**Activity**
Among the lines below, take the one holding "cell usage in", the one holding "total | 0.350 | 0.257 | 0.0929 | 0.660", and all lines between them. Set them down exactly.

══════

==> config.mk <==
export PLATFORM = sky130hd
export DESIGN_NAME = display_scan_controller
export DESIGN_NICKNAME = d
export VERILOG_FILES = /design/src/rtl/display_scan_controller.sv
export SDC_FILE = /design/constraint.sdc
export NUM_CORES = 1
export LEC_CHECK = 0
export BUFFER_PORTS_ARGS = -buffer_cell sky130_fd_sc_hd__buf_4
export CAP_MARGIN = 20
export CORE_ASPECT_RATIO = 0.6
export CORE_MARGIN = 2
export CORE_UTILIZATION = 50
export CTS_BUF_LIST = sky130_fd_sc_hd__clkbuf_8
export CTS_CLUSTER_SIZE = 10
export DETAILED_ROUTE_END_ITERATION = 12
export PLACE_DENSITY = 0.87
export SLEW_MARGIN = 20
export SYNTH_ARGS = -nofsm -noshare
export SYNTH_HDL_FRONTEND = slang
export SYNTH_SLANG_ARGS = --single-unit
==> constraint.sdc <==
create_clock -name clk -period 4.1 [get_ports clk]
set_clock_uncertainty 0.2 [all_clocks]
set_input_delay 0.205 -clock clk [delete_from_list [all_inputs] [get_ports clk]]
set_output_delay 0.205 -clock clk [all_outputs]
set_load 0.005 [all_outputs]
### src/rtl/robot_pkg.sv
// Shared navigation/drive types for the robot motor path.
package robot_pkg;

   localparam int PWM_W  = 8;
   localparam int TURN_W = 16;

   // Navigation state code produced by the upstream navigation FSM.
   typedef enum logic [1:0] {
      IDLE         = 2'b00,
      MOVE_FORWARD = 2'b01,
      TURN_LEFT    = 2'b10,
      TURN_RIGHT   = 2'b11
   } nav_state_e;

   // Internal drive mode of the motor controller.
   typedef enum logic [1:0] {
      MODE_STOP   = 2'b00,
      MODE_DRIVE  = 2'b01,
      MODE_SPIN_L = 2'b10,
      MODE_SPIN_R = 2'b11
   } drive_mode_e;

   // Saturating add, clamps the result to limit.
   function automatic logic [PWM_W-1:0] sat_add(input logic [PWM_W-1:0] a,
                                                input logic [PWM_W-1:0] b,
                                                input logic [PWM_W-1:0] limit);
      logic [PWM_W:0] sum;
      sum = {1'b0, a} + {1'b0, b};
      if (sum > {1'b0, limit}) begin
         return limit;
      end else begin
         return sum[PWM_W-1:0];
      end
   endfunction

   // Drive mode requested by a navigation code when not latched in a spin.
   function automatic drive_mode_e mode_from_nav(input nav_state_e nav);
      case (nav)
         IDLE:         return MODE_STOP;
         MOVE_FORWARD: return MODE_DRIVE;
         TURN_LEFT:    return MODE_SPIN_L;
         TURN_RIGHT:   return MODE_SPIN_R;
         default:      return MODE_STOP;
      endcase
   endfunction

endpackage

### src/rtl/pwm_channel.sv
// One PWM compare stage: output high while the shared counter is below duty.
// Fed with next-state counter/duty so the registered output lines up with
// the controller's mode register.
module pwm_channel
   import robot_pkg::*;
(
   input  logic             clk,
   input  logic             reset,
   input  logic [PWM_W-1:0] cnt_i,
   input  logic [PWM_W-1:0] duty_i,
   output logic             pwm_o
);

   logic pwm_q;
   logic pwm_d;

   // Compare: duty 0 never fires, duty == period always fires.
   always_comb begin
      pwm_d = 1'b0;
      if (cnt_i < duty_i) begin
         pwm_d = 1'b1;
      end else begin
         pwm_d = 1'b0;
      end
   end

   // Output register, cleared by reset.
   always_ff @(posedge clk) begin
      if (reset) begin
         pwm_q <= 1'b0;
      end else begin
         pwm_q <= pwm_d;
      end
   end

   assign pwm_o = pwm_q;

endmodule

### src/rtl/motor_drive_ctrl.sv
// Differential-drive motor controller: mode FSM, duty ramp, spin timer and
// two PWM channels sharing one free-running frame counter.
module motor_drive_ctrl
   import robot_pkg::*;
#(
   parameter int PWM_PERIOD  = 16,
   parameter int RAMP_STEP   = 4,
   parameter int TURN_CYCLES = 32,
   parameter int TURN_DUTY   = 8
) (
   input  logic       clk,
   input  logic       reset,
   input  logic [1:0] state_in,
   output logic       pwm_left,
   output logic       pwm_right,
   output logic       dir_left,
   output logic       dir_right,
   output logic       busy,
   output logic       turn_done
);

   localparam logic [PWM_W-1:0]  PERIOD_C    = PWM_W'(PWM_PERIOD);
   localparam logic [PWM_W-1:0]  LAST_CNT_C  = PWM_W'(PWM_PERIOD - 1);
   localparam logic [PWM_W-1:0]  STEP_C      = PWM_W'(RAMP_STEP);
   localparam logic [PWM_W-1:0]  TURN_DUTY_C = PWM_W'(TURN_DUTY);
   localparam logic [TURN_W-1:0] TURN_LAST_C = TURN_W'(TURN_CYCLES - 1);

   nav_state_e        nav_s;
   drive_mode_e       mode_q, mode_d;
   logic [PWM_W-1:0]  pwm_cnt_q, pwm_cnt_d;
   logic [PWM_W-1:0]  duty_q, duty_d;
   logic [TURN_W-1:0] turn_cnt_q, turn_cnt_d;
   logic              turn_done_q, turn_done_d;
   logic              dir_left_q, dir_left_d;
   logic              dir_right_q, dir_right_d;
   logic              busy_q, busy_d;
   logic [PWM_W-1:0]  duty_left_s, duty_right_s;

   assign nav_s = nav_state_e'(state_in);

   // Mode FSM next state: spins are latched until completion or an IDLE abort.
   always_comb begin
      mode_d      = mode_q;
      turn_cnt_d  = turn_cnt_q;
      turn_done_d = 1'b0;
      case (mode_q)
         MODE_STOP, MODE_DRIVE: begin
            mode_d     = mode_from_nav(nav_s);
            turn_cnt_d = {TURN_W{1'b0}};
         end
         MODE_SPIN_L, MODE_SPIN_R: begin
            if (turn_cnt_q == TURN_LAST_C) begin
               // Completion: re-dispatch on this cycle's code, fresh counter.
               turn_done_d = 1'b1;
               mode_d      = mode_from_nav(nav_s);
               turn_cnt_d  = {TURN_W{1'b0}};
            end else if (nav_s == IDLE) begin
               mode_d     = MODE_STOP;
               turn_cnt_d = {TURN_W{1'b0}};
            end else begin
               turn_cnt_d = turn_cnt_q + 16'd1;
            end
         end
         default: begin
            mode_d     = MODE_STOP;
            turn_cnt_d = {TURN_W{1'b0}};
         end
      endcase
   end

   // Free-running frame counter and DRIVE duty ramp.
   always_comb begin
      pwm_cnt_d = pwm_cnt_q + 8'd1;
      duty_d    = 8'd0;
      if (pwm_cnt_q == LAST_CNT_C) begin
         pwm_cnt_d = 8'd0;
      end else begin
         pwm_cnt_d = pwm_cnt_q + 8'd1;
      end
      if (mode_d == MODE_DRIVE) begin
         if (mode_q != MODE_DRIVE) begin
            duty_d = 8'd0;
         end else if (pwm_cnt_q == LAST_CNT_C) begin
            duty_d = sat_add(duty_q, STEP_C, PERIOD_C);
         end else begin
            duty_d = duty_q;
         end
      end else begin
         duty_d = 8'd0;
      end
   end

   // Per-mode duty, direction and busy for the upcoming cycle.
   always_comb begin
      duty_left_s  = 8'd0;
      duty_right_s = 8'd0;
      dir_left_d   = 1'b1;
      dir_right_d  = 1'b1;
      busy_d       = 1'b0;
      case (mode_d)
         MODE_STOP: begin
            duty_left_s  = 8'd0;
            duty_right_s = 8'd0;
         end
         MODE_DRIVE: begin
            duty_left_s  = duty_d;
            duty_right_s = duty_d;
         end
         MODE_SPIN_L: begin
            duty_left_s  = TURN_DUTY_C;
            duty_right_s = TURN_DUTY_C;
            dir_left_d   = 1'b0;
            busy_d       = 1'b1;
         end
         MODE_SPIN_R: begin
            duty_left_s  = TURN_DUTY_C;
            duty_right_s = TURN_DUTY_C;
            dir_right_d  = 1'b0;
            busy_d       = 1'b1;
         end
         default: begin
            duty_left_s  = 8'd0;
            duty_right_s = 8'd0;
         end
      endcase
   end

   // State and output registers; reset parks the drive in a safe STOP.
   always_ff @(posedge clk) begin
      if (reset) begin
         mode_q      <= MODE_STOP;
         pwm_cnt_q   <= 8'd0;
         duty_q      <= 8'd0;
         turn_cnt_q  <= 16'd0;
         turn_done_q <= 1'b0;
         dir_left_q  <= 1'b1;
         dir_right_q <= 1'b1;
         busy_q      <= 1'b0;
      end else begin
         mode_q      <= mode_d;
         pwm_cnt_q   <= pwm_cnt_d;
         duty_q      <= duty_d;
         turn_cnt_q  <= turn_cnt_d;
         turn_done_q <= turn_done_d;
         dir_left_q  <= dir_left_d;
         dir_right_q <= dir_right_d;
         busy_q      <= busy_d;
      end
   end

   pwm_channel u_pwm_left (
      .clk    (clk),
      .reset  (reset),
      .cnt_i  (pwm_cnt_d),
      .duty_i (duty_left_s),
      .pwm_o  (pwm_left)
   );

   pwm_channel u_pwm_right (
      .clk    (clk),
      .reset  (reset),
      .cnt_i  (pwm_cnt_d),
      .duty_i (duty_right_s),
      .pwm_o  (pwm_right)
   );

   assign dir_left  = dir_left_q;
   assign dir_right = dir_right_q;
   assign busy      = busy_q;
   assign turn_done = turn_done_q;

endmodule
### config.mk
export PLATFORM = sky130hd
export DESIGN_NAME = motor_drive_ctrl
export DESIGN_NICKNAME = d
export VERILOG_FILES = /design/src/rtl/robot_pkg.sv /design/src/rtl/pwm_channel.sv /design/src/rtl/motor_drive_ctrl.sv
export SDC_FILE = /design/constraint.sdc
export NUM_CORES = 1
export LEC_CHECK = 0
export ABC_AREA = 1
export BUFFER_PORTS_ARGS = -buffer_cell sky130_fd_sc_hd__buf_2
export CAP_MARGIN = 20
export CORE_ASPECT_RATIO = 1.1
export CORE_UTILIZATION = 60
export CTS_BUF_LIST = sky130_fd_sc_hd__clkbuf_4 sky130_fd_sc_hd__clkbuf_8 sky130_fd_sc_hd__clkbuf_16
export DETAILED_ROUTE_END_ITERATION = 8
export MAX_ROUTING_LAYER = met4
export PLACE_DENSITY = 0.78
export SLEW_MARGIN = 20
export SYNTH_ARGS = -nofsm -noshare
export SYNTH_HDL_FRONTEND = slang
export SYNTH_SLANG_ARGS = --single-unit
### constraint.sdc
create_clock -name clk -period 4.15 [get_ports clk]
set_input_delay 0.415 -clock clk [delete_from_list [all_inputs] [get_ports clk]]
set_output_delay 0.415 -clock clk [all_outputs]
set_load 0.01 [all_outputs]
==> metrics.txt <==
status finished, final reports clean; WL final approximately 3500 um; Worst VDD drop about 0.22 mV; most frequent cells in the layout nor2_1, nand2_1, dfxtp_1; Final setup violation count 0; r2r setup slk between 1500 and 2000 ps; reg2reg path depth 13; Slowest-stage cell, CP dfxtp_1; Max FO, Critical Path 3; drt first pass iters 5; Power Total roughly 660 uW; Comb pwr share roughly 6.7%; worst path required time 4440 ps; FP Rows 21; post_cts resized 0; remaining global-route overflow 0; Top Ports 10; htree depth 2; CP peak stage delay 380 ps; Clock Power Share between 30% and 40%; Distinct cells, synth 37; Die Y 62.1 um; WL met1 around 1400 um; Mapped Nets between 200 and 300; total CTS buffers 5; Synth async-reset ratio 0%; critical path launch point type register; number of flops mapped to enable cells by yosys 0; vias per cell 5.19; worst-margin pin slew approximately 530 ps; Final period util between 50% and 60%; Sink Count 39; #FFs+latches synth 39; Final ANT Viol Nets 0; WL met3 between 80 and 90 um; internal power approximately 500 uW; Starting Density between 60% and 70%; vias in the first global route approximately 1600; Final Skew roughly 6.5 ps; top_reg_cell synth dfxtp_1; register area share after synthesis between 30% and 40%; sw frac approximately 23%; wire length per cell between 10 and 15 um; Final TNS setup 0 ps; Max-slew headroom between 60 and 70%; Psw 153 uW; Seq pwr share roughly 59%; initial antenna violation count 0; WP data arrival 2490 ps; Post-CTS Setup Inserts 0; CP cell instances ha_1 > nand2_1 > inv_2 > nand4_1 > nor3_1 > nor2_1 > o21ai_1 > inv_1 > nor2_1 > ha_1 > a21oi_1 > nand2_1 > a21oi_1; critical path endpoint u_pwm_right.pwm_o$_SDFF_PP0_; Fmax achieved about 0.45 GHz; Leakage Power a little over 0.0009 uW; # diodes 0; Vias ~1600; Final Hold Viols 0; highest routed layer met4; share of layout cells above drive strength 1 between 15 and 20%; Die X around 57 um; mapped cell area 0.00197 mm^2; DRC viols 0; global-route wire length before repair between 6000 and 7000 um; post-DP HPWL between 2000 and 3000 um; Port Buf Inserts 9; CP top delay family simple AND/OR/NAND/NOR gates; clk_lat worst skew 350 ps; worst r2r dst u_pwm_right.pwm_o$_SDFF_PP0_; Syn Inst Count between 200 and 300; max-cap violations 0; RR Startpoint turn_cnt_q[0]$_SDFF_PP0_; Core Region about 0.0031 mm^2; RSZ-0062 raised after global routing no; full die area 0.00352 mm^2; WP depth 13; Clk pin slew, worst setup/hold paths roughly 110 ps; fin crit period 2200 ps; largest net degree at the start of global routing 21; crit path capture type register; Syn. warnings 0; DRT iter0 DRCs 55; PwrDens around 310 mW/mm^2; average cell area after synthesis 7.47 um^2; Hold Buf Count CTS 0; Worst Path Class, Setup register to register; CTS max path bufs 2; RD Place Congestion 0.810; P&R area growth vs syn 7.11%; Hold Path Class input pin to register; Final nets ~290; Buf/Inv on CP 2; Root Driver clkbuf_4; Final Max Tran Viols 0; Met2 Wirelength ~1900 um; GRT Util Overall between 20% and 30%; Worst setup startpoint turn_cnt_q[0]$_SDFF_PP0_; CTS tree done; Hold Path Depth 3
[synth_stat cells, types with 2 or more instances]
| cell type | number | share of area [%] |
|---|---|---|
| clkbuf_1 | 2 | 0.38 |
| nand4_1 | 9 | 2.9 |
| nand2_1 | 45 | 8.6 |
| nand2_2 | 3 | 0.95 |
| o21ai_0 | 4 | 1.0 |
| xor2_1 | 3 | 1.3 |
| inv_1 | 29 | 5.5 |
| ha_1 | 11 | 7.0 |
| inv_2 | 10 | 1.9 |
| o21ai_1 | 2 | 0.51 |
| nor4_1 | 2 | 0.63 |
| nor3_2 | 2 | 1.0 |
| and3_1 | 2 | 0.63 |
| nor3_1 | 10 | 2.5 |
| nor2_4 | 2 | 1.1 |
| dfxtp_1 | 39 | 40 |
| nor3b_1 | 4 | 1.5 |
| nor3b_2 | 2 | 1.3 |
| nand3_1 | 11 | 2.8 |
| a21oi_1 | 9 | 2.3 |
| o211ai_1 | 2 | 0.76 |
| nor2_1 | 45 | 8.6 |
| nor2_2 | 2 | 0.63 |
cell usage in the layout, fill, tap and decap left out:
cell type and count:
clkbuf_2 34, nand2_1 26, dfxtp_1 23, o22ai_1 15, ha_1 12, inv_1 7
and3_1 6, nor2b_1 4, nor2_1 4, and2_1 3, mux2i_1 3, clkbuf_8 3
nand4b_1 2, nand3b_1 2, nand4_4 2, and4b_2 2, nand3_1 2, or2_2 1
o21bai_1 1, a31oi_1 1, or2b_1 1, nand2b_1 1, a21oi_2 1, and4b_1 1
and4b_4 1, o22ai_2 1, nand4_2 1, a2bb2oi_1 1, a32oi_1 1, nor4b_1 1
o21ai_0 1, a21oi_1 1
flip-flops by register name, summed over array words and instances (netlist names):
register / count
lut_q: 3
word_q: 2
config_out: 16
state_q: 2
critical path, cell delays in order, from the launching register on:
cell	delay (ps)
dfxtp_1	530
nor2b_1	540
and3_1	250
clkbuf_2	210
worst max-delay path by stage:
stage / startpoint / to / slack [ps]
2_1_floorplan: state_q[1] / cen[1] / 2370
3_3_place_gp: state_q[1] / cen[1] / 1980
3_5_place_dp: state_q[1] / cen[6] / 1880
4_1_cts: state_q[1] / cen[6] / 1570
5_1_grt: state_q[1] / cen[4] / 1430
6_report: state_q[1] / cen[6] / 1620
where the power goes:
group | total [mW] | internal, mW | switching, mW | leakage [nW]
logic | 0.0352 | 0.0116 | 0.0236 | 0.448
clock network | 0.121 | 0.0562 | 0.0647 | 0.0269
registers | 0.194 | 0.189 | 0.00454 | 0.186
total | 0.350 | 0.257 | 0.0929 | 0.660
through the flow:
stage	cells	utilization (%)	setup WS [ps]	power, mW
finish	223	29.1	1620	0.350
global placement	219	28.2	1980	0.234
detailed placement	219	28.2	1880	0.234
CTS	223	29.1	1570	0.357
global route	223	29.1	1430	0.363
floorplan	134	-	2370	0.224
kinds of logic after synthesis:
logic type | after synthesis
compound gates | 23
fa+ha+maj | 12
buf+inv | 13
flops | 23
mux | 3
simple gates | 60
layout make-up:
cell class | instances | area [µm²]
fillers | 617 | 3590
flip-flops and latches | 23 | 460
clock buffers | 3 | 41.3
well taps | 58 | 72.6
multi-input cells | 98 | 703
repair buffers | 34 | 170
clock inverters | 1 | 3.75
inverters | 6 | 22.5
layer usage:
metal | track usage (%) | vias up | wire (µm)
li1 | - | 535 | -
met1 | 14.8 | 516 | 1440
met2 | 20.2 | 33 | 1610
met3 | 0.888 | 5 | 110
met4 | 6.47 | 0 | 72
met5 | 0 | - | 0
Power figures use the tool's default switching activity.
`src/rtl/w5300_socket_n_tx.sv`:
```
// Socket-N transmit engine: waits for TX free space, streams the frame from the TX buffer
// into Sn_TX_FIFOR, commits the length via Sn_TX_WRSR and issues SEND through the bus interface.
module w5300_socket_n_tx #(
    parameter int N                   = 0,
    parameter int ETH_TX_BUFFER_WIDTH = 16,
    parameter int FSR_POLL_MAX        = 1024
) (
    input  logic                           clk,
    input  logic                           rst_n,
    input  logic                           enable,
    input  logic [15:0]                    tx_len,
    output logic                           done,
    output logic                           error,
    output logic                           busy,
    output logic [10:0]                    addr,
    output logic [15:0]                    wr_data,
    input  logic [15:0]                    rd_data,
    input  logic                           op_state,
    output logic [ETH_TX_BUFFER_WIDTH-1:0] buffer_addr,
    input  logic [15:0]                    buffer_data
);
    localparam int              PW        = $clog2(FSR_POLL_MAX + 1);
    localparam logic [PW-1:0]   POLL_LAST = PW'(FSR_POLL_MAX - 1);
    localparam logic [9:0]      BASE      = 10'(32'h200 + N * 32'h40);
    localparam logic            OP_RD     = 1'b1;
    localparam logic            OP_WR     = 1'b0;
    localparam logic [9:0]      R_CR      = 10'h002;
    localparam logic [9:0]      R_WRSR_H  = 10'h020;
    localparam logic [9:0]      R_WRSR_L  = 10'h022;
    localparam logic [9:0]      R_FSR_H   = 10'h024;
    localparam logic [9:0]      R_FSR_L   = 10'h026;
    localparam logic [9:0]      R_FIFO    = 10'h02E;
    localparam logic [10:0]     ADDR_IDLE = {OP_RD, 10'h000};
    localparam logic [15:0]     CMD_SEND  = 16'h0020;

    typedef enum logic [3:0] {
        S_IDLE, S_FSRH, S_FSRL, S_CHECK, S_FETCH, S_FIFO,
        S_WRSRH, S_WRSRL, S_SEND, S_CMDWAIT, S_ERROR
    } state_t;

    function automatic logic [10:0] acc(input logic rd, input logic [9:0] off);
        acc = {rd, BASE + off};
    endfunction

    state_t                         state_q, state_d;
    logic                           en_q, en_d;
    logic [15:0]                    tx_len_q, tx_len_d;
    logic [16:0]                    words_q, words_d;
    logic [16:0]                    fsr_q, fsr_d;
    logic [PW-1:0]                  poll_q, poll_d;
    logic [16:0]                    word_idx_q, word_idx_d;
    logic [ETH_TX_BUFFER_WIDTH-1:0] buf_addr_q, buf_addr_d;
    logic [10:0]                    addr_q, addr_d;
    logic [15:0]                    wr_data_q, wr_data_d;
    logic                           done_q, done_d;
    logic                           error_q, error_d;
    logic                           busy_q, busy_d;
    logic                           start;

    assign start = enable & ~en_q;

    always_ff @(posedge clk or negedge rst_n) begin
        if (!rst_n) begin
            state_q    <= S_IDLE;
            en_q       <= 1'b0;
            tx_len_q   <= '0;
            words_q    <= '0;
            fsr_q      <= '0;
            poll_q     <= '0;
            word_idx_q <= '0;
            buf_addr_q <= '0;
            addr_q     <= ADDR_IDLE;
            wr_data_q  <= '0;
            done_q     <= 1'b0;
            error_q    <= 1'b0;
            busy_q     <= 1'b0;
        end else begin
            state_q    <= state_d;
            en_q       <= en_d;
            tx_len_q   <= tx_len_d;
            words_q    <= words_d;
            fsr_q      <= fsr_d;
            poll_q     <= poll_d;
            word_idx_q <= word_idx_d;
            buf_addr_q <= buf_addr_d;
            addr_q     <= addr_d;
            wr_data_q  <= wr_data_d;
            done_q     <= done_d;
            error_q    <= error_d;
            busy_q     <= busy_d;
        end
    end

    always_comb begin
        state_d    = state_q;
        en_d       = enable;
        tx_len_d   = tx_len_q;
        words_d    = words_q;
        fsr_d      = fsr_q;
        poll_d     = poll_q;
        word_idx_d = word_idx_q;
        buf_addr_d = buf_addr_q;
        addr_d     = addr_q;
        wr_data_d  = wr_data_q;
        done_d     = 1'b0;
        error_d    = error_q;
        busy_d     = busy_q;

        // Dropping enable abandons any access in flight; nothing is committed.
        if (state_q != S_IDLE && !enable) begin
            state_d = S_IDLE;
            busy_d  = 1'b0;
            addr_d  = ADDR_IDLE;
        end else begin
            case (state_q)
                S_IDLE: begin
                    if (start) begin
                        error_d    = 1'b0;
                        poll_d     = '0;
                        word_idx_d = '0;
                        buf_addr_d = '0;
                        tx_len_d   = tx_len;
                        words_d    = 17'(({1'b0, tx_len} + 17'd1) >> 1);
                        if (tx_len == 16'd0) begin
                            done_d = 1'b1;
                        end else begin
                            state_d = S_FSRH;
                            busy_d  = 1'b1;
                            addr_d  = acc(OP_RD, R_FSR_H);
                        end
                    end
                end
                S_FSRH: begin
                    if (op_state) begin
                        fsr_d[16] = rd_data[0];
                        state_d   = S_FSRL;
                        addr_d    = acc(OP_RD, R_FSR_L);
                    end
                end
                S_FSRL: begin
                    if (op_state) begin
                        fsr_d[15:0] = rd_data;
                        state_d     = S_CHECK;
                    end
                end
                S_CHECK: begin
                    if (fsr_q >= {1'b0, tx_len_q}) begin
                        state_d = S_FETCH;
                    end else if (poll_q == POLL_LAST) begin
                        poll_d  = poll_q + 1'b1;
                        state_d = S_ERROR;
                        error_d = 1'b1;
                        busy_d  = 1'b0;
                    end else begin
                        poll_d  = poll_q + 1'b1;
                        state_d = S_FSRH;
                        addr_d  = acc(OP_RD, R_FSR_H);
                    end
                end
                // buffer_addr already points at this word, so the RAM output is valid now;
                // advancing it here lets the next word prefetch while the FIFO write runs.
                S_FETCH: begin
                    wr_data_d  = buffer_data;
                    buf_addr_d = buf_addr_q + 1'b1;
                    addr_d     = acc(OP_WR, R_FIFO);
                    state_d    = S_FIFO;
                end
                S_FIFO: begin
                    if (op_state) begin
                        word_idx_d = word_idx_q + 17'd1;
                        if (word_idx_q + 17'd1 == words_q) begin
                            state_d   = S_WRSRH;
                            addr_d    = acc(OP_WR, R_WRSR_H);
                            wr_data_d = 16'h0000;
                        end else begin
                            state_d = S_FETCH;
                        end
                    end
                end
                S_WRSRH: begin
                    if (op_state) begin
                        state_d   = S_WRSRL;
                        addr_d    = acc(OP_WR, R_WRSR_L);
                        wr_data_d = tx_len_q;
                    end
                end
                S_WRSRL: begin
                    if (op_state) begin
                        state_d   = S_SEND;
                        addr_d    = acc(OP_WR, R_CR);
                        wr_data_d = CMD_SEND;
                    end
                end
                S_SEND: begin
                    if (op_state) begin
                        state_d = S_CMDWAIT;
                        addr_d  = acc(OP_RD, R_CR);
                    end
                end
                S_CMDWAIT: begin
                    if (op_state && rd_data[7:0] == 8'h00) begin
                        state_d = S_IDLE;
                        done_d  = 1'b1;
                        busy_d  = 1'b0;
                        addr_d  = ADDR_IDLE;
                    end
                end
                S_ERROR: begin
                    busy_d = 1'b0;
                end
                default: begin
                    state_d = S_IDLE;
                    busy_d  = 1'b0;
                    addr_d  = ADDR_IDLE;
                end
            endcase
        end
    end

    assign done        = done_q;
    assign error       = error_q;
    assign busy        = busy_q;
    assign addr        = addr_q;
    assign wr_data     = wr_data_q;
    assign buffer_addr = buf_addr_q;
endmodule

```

══════

**Written solution**
cell usage in the layout, fill, tap and decap left out:
cell type and count:
clkbuf_2 34, nand2_1 26, dfxtp_1 23, o22ai_1 15, ha_1 12, inv_1 7
and3_1 6, nor2b_1 4, nor2_1 4, and2_1 3, mux2i_1 3, clkbuf_8 3
nand4b_1 2, nand3b_1 2, nand4_4 2, and4b_2 2, nand3_1 2, or2_2 1
o21bai_1 1, a31oi_1 1, or2b_1 1, nand2b_1 1, a21oi_2 1, and4b_1 1
and4b_4 1, o22ai_2 1, nand4_2 1, a2bb2oi_1 1, a32oi_1 1, nor4b_1 1
o21ai_0 1, a21oi_1 1
flip-flops by register name, summed over array words and instances (netlist names):
register / count
lut_q: 3
word_q: 2
config_out: 16
state_q: 2
critical path, cell delays in order, from the launching register on:
cell	delay (ps)
dfxtp_1	530
nor2b_1	540
and3_1	250
clkbuf_2	210
worst max-delay path by stage:
stage / startpoint / to / slack [ps]
2_1_floorplan: state_q[1] / cen[1] / 2370
3_3_place_gp: state_q[1] / cen[1] / 1980
3_5_place_dp: state_q[1] / cen[6] / 1880
4_1_cts: state_q[1] / cen[6] / 1570
5_1_grt: state_q[1] / cen[4] / 1430
6_report: state_q[1] / cen[6] / 1620
where the power goes:
group | total [mW] | internal, mW | switching, mW | leakage [nW]
logic | 0.0352 | 0.0116 | 0.0236 | 0.448
clock network | 0.121 | 0.0562 | 0.0647 | 0.0269
registers | 0.194 | 0.189 | 0.00454 | 0.186
total | 0.350 | 0.257 | 0.0929 | 0.660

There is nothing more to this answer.